* Problem to solve
Only those lines in the data below from the line containing "irDropWorstVdd_mv = 0.280" through the line containing "registers | 0.727 | 0.00428 | 0.493 | 0.723", both included, should be restated word for word.

>>>>

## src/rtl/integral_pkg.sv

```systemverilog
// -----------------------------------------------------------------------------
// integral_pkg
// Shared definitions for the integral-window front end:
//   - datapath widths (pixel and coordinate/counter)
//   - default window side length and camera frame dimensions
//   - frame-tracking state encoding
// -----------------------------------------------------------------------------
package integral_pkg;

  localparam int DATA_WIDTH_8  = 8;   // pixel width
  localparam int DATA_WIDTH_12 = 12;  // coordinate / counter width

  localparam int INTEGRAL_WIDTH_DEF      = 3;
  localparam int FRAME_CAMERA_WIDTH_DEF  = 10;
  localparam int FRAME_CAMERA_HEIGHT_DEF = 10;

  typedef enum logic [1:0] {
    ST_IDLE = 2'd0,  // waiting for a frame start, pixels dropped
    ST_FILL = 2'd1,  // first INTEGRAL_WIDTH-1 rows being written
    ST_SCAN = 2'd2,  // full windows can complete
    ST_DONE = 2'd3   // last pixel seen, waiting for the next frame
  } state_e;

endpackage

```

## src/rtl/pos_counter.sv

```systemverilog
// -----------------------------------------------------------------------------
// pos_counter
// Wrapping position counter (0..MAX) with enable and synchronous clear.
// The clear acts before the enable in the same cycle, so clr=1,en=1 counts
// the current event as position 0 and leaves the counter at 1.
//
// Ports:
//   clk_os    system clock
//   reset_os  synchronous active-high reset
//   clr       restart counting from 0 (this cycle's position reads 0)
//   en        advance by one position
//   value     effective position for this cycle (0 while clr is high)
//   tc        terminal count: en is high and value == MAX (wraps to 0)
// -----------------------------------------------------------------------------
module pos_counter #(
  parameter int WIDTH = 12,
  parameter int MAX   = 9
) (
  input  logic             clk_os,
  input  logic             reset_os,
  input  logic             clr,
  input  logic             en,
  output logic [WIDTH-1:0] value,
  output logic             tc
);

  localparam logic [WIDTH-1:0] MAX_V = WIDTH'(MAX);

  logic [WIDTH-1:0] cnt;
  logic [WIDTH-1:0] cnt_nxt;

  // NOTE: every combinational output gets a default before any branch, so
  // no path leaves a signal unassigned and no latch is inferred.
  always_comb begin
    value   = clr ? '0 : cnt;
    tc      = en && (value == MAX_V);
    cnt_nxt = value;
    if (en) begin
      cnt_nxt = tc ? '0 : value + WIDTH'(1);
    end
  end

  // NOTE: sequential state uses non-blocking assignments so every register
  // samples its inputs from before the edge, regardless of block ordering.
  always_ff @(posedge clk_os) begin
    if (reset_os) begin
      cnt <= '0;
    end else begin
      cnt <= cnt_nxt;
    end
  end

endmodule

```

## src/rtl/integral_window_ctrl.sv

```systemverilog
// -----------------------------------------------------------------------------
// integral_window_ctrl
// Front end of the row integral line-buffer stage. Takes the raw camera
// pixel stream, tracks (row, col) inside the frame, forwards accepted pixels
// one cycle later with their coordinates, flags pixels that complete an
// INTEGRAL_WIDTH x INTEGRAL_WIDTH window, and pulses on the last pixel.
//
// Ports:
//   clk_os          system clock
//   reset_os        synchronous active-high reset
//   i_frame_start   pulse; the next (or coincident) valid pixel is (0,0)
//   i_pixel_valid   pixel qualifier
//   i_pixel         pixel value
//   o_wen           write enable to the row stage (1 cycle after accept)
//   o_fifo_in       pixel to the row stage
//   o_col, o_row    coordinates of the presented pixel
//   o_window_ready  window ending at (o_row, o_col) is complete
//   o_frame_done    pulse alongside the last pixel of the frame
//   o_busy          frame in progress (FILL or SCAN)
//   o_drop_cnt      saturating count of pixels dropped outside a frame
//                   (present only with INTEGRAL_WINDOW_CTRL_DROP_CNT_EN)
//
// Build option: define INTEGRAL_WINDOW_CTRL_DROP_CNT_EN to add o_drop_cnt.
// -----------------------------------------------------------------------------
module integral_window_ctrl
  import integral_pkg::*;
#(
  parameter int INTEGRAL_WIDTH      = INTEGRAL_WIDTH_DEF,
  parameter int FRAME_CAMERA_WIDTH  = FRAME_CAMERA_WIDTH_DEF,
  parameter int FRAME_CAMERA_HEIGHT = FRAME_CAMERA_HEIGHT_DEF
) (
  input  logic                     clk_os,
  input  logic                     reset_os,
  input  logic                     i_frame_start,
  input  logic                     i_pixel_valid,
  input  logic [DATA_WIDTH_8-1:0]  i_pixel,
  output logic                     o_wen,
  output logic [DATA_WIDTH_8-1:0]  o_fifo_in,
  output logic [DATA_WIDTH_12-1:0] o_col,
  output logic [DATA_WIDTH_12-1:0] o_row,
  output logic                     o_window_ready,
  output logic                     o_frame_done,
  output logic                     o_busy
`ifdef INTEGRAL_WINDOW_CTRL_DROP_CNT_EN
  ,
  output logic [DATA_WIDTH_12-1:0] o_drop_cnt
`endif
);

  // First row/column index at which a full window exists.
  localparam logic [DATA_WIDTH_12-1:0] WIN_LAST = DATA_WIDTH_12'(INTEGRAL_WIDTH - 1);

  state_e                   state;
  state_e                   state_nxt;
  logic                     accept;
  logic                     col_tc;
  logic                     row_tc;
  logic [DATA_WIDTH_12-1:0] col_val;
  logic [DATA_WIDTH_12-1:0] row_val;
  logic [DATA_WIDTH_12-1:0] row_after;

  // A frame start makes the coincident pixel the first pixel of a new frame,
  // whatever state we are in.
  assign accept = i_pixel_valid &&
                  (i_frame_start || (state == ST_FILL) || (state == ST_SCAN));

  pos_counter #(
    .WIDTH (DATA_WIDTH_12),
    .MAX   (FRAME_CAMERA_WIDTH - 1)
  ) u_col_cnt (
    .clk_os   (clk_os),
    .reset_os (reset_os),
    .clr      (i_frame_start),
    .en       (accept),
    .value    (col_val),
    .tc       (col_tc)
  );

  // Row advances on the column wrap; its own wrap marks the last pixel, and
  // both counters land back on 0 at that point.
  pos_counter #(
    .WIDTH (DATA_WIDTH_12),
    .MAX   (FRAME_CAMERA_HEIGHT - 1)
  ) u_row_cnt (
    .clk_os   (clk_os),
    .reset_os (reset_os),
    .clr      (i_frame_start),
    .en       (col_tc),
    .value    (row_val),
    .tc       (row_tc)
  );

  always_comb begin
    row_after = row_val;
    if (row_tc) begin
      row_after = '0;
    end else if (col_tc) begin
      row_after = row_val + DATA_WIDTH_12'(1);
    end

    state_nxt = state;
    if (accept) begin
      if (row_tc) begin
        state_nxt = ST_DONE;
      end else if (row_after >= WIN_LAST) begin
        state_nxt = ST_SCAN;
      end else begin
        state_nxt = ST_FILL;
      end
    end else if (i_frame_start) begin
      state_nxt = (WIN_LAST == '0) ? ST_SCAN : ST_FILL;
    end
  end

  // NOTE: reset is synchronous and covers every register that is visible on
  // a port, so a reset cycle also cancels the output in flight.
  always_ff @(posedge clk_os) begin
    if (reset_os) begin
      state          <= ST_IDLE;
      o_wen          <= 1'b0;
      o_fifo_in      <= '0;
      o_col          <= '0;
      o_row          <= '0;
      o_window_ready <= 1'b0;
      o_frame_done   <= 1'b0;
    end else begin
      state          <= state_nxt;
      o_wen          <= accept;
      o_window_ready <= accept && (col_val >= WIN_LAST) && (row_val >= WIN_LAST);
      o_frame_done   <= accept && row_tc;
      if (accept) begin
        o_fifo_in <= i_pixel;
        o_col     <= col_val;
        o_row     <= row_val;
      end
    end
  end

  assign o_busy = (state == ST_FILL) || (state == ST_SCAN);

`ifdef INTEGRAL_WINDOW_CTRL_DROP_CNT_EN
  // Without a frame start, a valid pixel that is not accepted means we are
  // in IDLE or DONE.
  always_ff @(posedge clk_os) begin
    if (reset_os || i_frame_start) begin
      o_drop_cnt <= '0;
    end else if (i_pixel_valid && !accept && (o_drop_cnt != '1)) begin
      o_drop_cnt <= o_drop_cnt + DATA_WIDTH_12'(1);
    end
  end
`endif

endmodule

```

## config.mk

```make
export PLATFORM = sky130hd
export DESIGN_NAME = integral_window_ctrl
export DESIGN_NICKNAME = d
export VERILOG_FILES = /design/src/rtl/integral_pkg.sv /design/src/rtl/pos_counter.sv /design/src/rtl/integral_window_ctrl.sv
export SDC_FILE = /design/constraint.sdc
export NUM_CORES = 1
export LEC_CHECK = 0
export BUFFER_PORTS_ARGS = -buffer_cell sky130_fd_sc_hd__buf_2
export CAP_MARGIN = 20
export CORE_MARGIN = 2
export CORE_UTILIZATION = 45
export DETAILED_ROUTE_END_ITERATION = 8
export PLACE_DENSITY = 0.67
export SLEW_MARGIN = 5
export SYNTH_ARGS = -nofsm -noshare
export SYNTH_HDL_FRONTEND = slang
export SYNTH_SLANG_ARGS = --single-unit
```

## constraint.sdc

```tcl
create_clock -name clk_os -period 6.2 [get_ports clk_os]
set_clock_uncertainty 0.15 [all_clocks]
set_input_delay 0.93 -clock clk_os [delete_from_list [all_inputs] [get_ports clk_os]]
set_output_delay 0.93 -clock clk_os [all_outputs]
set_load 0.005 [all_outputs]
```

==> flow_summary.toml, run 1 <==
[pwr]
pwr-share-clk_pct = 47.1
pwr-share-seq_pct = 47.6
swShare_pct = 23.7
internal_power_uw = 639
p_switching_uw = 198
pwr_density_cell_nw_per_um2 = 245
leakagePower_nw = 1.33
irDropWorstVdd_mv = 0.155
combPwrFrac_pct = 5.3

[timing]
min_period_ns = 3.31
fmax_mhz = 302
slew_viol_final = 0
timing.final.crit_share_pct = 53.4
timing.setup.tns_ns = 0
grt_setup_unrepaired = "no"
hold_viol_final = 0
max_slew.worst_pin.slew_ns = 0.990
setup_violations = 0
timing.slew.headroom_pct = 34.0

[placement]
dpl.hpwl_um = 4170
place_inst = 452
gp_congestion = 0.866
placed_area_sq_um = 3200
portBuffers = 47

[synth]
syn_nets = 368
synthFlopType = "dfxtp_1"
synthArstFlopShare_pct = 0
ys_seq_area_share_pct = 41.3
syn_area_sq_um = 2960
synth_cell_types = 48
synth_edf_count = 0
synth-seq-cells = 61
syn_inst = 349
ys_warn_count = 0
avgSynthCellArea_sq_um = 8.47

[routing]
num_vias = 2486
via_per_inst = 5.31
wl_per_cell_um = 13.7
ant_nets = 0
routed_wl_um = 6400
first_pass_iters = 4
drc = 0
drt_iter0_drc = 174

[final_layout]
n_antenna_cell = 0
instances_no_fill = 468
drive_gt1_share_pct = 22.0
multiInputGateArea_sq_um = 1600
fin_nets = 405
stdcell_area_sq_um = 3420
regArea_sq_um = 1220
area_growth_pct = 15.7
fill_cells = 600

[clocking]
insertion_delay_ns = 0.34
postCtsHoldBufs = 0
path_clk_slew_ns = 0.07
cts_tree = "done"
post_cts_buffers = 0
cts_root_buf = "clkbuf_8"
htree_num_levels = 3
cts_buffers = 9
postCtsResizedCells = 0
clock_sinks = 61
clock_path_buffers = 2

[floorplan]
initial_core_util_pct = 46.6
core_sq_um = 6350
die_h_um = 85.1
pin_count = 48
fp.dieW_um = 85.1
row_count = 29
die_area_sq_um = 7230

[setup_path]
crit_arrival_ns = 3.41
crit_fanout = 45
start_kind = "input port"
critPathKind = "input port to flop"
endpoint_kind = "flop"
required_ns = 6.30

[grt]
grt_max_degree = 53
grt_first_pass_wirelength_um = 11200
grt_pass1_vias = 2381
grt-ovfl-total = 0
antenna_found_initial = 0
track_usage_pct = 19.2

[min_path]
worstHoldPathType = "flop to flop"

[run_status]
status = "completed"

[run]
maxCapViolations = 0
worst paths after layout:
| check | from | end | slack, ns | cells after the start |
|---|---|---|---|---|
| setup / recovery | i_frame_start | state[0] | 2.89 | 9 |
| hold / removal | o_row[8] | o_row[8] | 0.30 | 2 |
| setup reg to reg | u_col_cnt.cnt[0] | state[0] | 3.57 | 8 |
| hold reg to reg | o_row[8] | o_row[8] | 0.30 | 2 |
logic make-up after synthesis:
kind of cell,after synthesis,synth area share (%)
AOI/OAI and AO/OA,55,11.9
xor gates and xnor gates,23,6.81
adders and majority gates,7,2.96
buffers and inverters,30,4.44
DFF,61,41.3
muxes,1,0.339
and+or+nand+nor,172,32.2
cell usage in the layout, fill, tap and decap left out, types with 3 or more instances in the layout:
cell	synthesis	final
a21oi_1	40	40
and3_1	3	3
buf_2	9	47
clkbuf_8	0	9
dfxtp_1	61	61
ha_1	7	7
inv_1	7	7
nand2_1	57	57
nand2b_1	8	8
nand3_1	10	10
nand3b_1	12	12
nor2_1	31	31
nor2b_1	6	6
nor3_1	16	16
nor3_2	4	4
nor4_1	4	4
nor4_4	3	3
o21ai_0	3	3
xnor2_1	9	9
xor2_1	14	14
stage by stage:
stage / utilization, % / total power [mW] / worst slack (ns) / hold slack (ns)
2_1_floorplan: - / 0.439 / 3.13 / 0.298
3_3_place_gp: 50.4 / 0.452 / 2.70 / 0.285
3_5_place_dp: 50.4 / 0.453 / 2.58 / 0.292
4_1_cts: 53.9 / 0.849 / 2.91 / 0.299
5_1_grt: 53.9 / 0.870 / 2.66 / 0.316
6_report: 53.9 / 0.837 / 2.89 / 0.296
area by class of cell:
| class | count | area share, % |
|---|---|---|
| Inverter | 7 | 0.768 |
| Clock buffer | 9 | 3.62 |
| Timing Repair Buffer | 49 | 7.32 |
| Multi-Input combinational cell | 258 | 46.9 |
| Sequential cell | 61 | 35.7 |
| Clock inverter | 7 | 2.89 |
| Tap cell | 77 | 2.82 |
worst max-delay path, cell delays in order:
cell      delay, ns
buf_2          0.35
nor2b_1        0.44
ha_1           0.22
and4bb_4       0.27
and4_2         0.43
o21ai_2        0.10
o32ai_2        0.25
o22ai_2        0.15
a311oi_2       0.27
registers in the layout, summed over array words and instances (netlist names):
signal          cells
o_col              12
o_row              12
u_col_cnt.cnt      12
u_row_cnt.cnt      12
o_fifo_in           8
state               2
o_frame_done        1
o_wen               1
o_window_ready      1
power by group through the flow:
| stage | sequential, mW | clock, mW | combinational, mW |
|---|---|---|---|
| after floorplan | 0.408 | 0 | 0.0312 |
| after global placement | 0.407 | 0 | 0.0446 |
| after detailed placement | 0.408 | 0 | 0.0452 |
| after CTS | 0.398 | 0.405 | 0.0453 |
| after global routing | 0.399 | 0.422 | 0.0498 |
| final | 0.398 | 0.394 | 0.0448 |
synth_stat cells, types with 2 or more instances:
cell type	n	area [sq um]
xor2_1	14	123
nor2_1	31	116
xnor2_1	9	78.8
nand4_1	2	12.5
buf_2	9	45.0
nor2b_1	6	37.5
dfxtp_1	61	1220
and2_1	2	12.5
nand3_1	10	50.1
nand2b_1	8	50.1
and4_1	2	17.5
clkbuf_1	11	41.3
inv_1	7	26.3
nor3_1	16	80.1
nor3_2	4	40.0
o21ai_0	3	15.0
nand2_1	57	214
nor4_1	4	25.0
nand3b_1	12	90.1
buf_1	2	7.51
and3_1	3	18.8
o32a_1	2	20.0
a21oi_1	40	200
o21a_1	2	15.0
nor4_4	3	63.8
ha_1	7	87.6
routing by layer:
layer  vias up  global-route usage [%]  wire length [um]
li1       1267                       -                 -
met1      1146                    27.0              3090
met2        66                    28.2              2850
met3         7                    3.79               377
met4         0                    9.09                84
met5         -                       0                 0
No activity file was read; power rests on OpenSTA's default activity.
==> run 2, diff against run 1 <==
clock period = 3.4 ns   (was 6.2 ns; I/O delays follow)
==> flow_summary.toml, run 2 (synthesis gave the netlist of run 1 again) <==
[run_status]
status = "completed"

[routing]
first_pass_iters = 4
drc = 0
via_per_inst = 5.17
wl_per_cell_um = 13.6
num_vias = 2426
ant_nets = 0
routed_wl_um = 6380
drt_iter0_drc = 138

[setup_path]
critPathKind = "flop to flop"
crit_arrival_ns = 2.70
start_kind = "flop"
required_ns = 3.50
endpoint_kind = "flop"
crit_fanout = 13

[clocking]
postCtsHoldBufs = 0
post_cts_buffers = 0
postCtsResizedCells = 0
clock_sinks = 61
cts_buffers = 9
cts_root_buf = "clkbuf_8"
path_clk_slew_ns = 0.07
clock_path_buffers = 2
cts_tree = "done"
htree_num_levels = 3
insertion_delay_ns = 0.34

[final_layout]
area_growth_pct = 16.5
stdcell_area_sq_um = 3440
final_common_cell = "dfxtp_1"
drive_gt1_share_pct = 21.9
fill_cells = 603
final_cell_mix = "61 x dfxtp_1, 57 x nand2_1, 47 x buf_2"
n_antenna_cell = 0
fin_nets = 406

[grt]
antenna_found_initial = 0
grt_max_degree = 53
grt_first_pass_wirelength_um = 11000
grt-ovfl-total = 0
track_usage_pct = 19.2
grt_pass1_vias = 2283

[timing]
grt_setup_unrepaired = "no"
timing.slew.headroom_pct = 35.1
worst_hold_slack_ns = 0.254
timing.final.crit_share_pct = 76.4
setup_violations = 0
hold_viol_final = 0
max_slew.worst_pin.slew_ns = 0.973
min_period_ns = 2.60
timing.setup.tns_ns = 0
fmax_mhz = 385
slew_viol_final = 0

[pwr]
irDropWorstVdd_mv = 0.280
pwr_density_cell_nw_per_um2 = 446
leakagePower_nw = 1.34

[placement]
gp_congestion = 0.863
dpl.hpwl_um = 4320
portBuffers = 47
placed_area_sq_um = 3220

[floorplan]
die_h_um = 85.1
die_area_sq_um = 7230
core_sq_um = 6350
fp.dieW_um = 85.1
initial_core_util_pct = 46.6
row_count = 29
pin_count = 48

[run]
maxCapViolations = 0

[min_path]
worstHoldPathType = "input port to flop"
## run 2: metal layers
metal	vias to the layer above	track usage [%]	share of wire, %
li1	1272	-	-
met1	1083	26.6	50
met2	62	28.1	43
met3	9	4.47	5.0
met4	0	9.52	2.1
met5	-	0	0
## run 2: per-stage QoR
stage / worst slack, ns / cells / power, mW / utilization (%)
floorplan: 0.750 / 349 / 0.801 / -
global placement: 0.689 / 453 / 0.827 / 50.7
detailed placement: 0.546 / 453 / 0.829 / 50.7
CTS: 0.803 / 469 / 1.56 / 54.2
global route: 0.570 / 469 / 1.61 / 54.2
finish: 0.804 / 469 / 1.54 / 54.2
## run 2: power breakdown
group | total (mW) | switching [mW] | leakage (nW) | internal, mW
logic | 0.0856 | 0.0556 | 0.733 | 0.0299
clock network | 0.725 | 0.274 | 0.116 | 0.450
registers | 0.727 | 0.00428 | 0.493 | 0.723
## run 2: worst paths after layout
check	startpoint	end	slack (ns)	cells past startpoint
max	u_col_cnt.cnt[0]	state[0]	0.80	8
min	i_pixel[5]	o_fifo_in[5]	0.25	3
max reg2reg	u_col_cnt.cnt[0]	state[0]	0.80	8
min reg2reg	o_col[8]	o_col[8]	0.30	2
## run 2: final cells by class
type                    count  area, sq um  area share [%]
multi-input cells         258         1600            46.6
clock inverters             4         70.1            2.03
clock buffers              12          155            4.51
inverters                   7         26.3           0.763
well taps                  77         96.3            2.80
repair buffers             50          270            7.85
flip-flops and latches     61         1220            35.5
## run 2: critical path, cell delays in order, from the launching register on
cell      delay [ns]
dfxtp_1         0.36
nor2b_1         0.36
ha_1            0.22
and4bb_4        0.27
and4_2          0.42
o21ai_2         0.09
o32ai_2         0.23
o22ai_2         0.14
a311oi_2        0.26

<<<<

* Solution
irDropWorstVdd_mv = 0.280
pwr_density_cell_nw_per_um2 = 446
leakagePower_nw = 1.34

[placement]
gp_congestion = 0.863
dpl.hpwl_um = 4320
portBuffers = 47
placed_area_sq_um = 3220

[floorplan]
die_h_um = 85.1
die_area_sq_um = 7230
core_sq_um = 6350
fp.dieW_um = 85.1
initial_core_util_pct = 46.6
row_count = 29
pin_count = 48

[run]
maxCapViolations = 0

[min_path]
worstHoldPathType = "input port to flop"
## run 2: metal layers
metal	vias to the layer above	track usage [%]	share of wire, %
li1	1272	-	-
met1	1083	26.6	50
met2	62	28.1	43
met3	9	4.47	5.0
met4	0	9.52	2.1
met5	-	0	0
## run 2: per-stage QoR
stage / worst slack, ns / cells / power, mW / utilization (%)
floorplan: 0.750 / 349 / 0.801 / -
global placement: 0.689 / 453 / 0.827 / 50.7
detailed placement: 0.546 / 453 / 0.829 / 50.7
CTS: 0.803 / 469 / 1.56 / 54.2
global route: 0.570 / 469 / 1.61 / 54.2
finish: 0.804 / 469 / 1.54 / 54.2
## run 2: power breakdown
group | total (mW) | switching [mW] | leakage (nW) | internal, mW
logic | 0.0856 | 0.0556 | 0.733 | 0.0299
clock network | 0.725 | 0.274 | 0.116 | 0.450
registers | 0.727 | 0.00428 | 0.493 | 0.723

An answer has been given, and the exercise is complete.